[src/rtl/param_updown_counter.sv]
// Parameterised up/down/ping-pong counter with wrap or saturate bounds and a terminal-count pulse.
// Optional parallel load is compiled in only when CNT_LOAD_EN is defined.
module param_updown_counter #(
  parameter int WIDTH   = 5,
  parameter int MAX_VAL = 30,
  parameter int STEP    = 1
) (
  input  logic             clk,
  input  logic             rst_n,
  input  logic             en,
  input  logic [1:0]       mode,
  input  logic             wrap,
  input  logic             load,
  input  logic [WIDTH-1:0] load_val,
  output logic [WIDTH-1:0] counter,
  output logic             dir,
  output logic             tc
);

  typedef enum logic [1:0] {
    MODE_UP   = 2'b00,
    MODE_DOWN = 2'b01,
    MODE_PP   = 2'b10,
    MODE_HOLD = 2'b11
  } mode_e;

  localparam logic [WIDTH:0]   MAX_X  = (WIDTH+1)'(MAX_VAL);
  localparam logic [WIDTH:0]   STEP_X = (WIDTH+1)'(STEP);
  localparam logic [WIDTH-1:0] MAX_C  = WIDTH'(MAX_VAL);

  mode_e            cur_mode;
  logic [WIDTH:0]   up_sum;
  logic [WIDTH:0]   down_diff;
  logic [WIDTH-1:0] nxt_counter;
  logic             nxt_dir;
  logic             nxt_tc;

  assign cur_mode  = mode_e'(mode);
  assign up_sum    = {1'b0, counter} + STEP_X;
  // Only consumed when counter >= STEP, so the borrow never escapes.
  assign down_diff = {1'b0, counter} - STEP_X;

  always_comb begin
    nxt_counter = counter;
    nxt_dir     = dir;
    nxt_tc      = 1'b0;
    if (en) begin
      unique case (cur_mode)
        MODE_UP: begin
          nxt_dir = 1'b1;
          if (up_sum <= MAX_X) begin
            nxt_counter = up_sum[WIDTH-1:0];
            nxt_tc      = (up_sum == MAX_X);
          end else if (wrap) begin
            nxt_counter = '0;
          end else begin
            nxt_counter = MAX_C;
            nxt_tc      = (counter != MAX_C);
          end
        end
        MODE_DOWN: begin
          nxt_dir = 1'b0;
          if ({1'b0, counter} >= STEP_X) begin
            nxt_counter = down_diff[WIDTH-1:0];
            nxt_tc      = (down_diff == '0);
          end else if (wrap) begin
            nxt_counter = MAX_C;
          end else begin
            nxt_counter = '0;
            nxt_tc      = (counter != '0);
          end
        end
        MODE_PP: begin
          if (dir) begin
            if (up_sum >= MAX_X) begin
              nxt_counter = MAX_C;
              nxt_dir     = 1'b0;
              nxt_tc      = 1'b1;
            end else begin
              nxt_counter = up_sum[WIDTH-1:0];
            end
          end else begin
            if ({1'b0, counter} <= STEP_X) begin
              nxt_counter = '0;
              nxt_dir     = 1'b1;
              nxt_tc      = 1'b1;
            end else begin
              nxt_counter = down_diff[WIDTH-1:0];
            end
          end
        end
        default: begin
          nxt_counter = counter;
        end
      endcase
    end
  end

`ifdef CNT_LOAD_EN
  logic [WIDTH-1:0] load_clamped;
  assign load_clamped = ({1'b0, load_val} > MAX_X) ? MAX_C : load_val;

  always_ff @(posedge clk) begin
    if (!rst_n) begin
      counter <= '0;
      dir     <= 1'b1;
      tc      <= 1'b0;
    end else if (load) begin
      counter <= load_clamped;
      tc      <= 1'b0;
    end else begin
      counter <= nxt_counter;
      dir     <= nxt_dir;
      tc      <= nxt_tc;
    end
  end
`else
  // Load ports stay on the boundary for pin compatibility but drive nothing.
  logic unused_load;
  assign unused_load = ^{load, load_val};

  always_ff @(posedge clk) begin
    if (!rst_n) begin
      counter <= '0;
      dir     <= 1'b1;
      tc      <= 1'b0;
    end else begin
      counter <= nxt_counter;
      dir     <= nxt_dir;
      tc      <= nxt_tc;
    end
  end
`endif

endmodule

[config.mk]
export PLATFORM = sky130hd
export DESIGN_NAME = param_updown_counter
export DESIGN_NICKNAME = d
export VERILOG_FILES = /design/src/rtl/param_updown_counter.sv
export SDC_FILE = /design/constraint.sdc
export NUM_CORES = 1
export LEC_CHECK = 0
export CAP_MARGIN = 10
export CELL_PAD_IN_SITES_DETAIL_PLACEMENT = 0
export CELL_PAD_IN_SITES_GLOBAL_PLACEMENT = 1
export CORE_ASPECT_RATIO = 1.2
export CORE_MARGIN = 2
export CORE_UTILIZATION = 30
export CTS_CLUSTER_DIAMETER = 80
export DETAILED_ROUTE_END_ITERATION = 12
export PLACE_DENSITY_LB_ADDON = 0.1
export SYNTH_ARGS = -nofsm -noshare
export SYNTH_HDL_FRONTEND = slang
export SYNTH_SLANG_ARGS = --single-unit
[constraint.sdc]
create_clock -name clk -period 3 [get_ports clk]
set_input_delay 0.6 -clock clk [delete_from_list [all_inputs] [get_ports clk]]
set_output_delay 0.6 -clock clk [all_outputs]
set_load 0.02 [all_outputs]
________________________________________
## [Problem statement]
Go through the listing above and set down each line exactly as it stands.

## [Exercise result]
[src/rtl/param_updown_counter.sv]
// Parameterised up/down/ping-pong counter with wrap or saturate bounds and a terminal-count pulse.
// Optional parallel load is compiled in only when CNT_LOAD_EN is defined.
module param_updown_counter #(
  parameter int WIDTH   = 5,
  parameter int MAX_VAL = 30,
  parameter int STEP    = 1
) (
  input  logic             clk,
  input  logic             rst_n,
  input  logic             en,
  input  logic [1:0]       mode,
  input  logic             wrap,
  input  logic             load,
  input  logic [WIDTH-1:0] load_val,
  output logic [WIDTH-1:0] counter,
  output logic             dir,
  output logic             tc
);

  typedef enum logic [1:0] {
    MODE_UP   = 2'b00,
    MODE_DOWN = 2'b01,
    MODE_PP   = 2'b10,
    MODE_HOLD = 2'b11
  } mode_e;

  localparam logic [WIDTH:0]   MAX_X  = (WIDTH+1)'(MAX_VAL);
  localparam logic [WIDTH:0]   STEP_X = (WIDTH+1)'(STEP);
  localparam logic [WIDTH-1:0] MAX_C  = WIDTH'(MAX_VAL);

  mode_e            cur_mode;
  logic [WIDTH:0]   up_sum;
  logic [WIDTH:0]   down_diff;
  logic [WIDTH-1:0] nxt_counter;
  logic             nxt_dir;
  logic             nxt_tc;

  assign cur_mode  = mode_e'(mode);
  assign up_sum    = {1'b0, counter} + STEP_X;
  // Only consumed when counter >= STEP, so the borrow never escapes.
  assign down_diff = {1'b0, counter} - STEP_X;

  always_comb begin
    nxt_counter = counter;
    nxt_dir     = dir;
    nxt_tc      = 1'b0;
    if (en) begin
      unique case (cur_mode)
        MODE_UP: begin
          nxt_dir = 1'b1;
          if (up_sum <= MAX_X) begin
            nxt_counter = up_sum[WIDTH-1:0];
            nxt_tc      = (up_sum == MAX_X);
          end else if (wrap) begin
            nxt_counter = '0;
          end else begin
            nxt_counter = MAX_C;
            nxt_tc      = (counter != MAX_C);
          end
        end
        MODE_DOWN: begin
          nxt_dir = 1'b0;
          if ({1'b0, counter} >= STEP_X) begin
            nxt_counter = down_diff[WIDTH-1:0];
            nxt_tc      = (down_diff == '0);
          end else if (wrap) begin
            nxt_counter = MAX_C;
          end else begin
            nxt_counter = '0;
            nxt_tc      = (counter != '0);
          end
        end
        MODE_PP: begin
          if (dir) begin
            if (up_sum >= MAX_X) begin
              nxt_counter = MAX_C;
              nxt_dir     = 1'b0;
              nxt_tc      = 1'b1;
            end else begin
              nxt_counter = up_sum[WIDTH-1:0];
            end
          end else begin
            if ({1'b0, counter} <= STEP_X) begin
              nxt_counter = '0;
              nxt_dir     = 1'b1;
              nxt_tc      = 1'b1;
            end else begin
              nxt_counter = down_diff[WIDTH-1:0];
            end
          end
        end
        default: begin
          nxt_counter = counter;
        end
      endcase
    end
  end

`ifdef CNT_LOAD_EN
  logic [WIDTH-1:0] load_clamped;
  assign load_clamped = ({1'b0, load_val} > MAX_X) ? MAX_C : load_val;

  always_ff @(posedge clk) begin
    if (!rst_n) begin
      counter <= '0;
      dir     <= 1'b1;
      tc      <= 1'b0;
    end else if (load) begin
      counter <= load_clamped;
      tc      <= 1'b0;
    end else begin
      counter <= nxt_counter;
      dir     <= nxt_dir;
      tc      <= nxt_tc;
    end
  end
`else
  // Load ports stay on the boundary for pin compatibility but drive nothing.
  logic unused_load;
  assign unused_load = ^{load, load_val};

  always_ff @(posedge clk) begin
    if (!rst_n) begin
      counter <= '0;
      dir     <= 1'b1;
      tc      <= 1'b0;
    end else begin
      counter <= nxt_counter;
      dir     <= nxt_dir;
      tc      <= nxt_tc;
    end
  end
`endif

endmodule

[config.mk]
export PLATFORM = sky130hd
export DESIGN_NAME = param_updown_counter
export DESIGN_NICKNAME = d
export VERILOG_FILES = /design/src/rtl/param_updown_counter.sv
export SDC_FILE = /design/constraint.sdc
export NUM_CORES = 1
export LEC_CHECK = 0
export CAP_MARGIN = 10
export CELL_PAD_IN_SITES_DETAIL_PLACEMENT = 0
export CELL_PAD_IN_SITES_GLOBAL_PLACEMENT = 1
export CORE_ASPECT_RATIO = 1.2
export CORE_MARGIN = 2
export CORE_UTILIZATION = 30
export CTS_CLUSTER_DIAMETER = 80
export DETAILED_ROUTE_END_ITERATION = 12
export PLACE_DENSITY_LB_ADDON = 0.1
export SYNTH_ARGS = -nofsm -noshare
export SYNTH_HDL_FRONTEND = slang
export SYNTH_SLANG_ARGS = --single-unit
[constraint.sdc]
create_clock -name clk -period 3 [get_ports clk]
set_input_delay 0.6 -clock clk [delete_from_list [all_inputs] [get_ports clk]]
set_output_delay 0.6 -clock clk [all_outputs]
set_load 0.02 [all_outputs]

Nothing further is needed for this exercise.